<<<<
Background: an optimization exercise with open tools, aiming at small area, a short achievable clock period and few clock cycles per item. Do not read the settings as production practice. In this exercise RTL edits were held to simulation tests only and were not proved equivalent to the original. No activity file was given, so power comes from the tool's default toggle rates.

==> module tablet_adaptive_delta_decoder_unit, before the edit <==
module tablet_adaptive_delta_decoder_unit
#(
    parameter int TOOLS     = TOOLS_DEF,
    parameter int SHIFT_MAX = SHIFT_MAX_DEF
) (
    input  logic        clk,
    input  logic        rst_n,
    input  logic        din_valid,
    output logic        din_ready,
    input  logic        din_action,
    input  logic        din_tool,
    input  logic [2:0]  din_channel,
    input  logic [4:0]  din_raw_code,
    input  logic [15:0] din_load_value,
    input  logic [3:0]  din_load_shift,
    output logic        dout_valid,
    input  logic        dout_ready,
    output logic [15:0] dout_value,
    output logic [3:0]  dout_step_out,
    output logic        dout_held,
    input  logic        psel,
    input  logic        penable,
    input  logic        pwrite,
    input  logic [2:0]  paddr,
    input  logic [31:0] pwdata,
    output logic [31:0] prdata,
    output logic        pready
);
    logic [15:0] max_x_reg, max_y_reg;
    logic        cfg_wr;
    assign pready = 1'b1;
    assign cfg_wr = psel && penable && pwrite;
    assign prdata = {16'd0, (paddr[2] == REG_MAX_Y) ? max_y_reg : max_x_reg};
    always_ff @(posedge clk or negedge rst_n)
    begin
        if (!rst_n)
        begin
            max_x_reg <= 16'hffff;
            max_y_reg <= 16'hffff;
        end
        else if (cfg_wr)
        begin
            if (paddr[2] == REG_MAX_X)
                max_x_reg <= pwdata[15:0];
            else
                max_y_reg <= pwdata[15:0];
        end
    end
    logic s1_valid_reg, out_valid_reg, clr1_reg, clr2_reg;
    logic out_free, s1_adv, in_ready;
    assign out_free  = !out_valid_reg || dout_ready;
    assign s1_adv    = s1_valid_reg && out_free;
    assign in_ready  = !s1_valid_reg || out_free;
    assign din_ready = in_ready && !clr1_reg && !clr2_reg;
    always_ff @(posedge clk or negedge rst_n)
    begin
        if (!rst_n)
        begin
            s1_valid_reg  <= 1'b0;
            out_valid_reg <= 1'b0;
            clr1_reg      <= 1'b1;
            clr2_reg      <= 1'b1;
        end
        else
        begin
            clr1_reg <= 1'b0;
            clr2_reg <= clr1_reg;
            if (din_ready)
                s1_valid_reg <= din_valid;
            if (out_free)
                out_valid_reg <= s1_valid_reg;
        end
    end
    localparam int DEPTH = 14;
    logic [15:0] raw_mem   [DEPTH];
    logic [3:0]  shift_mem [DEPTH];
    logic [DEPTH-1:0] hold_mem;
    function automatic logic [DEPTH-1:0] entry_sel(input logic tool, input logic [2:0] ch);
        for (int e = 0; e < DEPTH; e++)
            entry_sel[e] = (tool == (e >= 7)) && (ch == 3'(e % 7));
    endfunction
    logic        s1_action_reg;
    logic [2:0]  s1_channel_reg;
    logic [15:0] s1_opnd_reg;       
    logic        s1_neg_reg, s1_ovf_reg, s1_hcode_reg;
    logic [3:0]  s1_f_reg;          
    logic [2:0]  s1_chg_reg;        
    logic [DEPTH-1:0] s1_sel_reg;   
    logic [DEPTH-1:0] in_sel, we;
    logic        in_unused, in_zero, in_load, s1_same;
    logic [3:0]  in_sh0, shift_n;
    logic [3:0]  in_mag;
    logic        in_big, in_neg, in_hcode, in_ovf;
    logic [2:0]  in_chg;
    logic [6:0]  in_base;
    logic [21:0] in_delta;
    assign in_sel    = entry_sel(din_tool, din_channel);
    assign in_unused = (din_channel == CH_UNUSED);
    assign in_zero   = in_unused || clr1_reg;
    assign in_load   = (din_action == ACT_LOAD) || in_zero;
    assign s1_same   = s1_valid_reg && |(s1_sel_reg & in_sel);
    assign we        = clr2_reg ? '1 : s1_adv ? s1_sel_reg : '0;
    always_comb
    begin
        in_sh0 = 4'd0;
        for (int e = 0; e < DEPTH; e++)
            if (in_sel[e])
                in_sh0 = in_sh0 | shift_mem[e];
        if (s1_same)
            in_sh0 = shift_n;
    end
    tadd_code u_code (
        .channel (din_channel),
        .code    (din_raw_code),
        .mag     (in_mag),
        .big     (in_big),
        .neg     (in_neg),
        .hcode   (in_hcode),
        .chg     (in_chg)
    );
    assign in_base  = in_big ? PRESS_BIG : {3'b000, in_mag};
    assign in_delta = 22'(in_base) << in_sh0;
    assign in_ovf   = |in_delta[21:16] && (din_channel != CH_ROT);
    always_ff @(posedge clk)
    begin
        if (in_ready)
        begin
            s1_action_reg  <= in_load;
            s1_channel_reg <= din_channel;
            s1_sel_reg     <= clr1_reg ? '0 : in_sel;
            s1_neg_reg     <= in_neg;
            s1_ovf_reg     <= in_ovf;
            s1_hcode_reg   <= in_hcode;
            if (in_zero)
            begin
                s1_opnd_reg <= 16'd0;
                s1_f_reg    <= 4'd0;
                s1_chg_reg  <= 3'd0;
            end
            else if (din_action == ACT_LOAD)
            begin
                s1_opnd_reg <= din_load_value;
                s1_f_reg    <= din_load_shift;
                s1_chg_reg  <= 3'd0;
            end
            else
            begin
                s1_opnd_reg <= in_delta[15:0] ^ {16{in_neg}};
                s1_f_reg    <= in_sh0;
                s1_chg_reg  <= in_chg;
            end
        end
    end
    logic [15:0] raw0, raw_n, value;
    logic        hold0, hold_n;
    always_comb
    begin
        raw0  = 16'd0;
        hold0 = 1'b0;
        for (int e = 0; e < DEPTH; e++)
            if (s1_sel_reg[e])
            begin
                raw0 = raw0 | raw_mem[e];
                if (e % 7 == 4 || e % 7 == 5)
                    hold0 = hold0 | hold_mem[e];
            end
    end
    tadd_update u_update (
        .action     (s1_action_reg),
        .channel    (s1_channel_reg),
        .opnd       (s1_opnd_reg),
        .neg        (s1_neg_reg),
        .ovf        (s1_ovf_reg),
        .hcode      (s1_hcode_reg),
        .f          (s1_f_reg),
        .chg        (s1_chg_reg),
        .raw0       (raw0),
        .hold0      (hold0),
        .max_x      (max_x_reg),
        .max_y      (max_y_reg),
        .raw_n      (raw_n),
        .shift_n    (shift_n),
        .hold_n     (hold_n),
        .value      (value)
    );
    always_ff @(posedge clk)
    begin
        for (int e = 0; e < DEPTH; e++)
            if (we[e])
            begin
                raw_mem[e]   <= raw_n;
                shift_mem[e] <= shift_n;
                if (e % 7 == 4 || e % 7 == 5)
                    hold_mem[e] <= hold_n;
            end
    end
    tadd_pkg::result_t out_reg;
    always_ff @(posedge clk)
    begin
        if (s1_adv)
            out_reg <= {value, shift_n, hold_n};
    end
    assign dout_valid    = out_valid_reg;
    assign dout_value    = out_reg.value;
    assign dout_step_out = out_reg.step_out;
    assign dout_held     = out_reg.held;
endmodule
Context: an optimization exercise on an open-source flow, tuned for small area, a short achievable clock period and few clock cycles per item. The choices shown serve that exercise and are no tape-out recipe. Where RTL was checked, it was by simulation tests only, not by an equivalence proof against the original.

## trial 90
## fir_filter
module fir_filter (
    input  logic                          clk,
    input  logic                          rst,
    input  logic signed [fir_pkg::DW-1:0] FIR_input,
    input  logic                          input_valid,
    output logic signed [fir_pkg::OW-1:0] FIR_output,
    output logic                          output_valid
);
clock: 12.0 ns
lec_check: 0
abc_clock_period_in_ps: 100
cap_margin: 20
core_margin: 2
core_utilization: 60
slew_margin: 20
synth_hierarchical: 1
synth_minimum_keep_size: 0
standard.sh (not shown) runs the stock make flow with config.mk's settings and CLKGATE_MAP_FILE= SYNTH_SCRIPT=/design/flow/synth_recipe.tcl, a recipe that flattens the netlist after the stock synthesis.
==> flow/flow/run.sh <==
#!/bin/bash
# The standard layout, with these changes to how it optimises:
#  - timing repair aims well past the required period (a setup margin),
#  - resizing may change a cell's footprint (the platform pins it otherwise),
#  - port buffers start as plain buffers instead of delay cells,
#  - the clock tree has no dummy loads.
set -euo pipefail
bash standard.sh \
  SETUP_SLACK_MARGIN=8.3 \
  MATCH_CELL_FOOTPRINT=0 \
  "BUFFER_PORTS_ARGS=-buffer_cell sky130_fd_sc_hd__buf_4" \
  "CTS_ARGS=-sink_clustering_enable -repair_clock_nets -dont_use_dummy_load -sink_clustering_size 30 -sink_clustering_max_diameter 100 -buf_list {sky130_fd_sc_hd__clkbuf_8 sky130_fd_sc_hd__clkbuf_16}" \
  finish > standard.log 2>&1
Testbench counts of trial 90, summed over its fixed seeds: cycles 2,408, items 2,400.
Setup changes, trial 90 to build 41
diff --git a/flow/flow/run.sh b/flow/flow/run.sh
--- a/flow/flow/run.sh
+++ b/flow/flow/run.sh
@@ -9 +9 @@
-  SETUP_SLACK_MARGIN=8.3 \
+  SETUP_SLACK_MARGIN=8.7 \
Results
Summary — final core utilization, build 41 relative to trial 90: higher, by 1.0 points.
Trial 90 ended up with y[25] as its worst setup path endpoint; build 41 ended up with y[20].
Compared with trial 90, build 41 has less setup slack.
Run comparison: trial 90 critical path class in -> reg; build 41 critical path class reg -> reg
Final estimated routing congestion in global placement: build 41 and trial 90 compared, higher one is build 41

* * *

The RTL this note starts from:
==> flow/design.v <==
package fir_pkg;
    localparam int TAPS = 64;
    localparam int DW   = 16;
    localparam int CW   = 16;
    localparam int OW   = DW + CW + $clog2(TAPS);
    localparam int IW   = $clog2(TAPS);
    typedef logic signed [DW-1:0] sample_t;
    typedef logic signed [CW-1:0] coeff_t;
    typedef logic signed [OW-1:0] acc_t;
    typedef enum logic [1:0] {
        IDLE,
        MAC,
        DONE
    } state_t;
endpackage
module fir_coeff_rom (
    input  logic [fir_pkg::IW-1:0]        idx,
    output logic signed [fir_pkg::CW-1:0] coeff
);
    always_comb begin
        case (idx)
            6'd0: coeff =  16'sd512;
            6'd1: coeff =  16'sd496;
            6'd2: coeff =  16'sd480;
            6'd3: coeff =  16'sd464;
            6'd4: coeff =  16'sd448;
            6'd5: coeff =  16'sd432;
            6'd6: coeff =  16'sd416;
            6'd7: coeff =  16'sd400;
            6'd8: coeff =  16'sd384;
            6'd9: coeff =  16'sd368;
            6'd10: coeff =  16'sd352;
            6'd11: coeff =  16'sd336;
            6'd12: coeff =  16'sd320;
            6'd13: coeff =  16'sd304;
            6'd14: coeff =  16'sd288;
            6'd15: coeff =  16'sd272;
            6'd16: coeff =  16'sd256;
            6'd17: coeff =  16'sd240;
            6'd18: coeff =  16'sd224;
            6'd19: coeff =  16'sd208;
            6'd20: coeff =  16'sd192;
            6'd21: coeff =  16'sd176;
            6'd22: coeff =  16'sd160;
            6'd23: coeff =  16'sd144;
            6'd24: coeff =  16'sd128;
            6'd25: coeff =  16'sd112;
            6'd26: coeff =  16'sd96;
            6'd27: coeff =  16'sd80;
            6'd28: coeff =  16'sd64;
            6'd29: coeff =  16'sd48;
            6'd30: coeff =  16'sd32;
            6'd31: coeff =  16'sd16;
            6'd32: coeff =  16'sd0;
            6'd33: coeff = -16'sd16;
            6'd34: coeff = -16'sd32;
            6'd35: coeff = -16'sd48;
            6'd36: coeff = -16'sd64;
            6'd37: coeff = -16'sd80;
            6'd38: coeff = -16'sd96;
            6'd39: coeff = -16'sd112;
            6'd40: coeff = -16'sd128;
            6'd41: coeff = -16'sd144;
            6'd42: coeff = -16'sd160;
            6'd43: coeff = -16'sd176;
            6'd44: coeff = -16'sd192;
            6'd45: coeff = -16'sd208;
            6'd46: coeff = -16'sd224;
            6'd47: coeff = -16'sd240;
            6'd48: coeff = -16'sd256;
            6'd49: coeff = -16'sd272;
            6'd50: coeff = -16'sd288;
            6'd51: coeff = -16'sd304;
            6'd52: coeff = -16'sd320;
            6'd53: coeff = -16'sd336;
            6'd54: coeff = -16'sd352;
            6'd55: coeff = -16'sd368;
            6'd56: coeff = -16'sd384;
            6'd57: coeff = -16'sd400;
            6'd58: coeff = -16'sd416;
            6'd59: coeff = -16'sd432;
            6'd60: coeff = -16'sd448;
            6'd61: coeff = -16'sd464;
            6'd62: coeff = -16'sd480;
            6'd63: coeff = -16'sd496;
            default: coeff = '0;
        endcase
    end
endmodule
>>>>
### Your instructions
Apply a filter to the listing above so that only lines with "pwdata" are kept, and copy those lines.

### Answer box
    input  logic [31:0] pwdata,
                max_x_reg <= pwdata[15:0];
                max_y_reg <= pwdata[15:0];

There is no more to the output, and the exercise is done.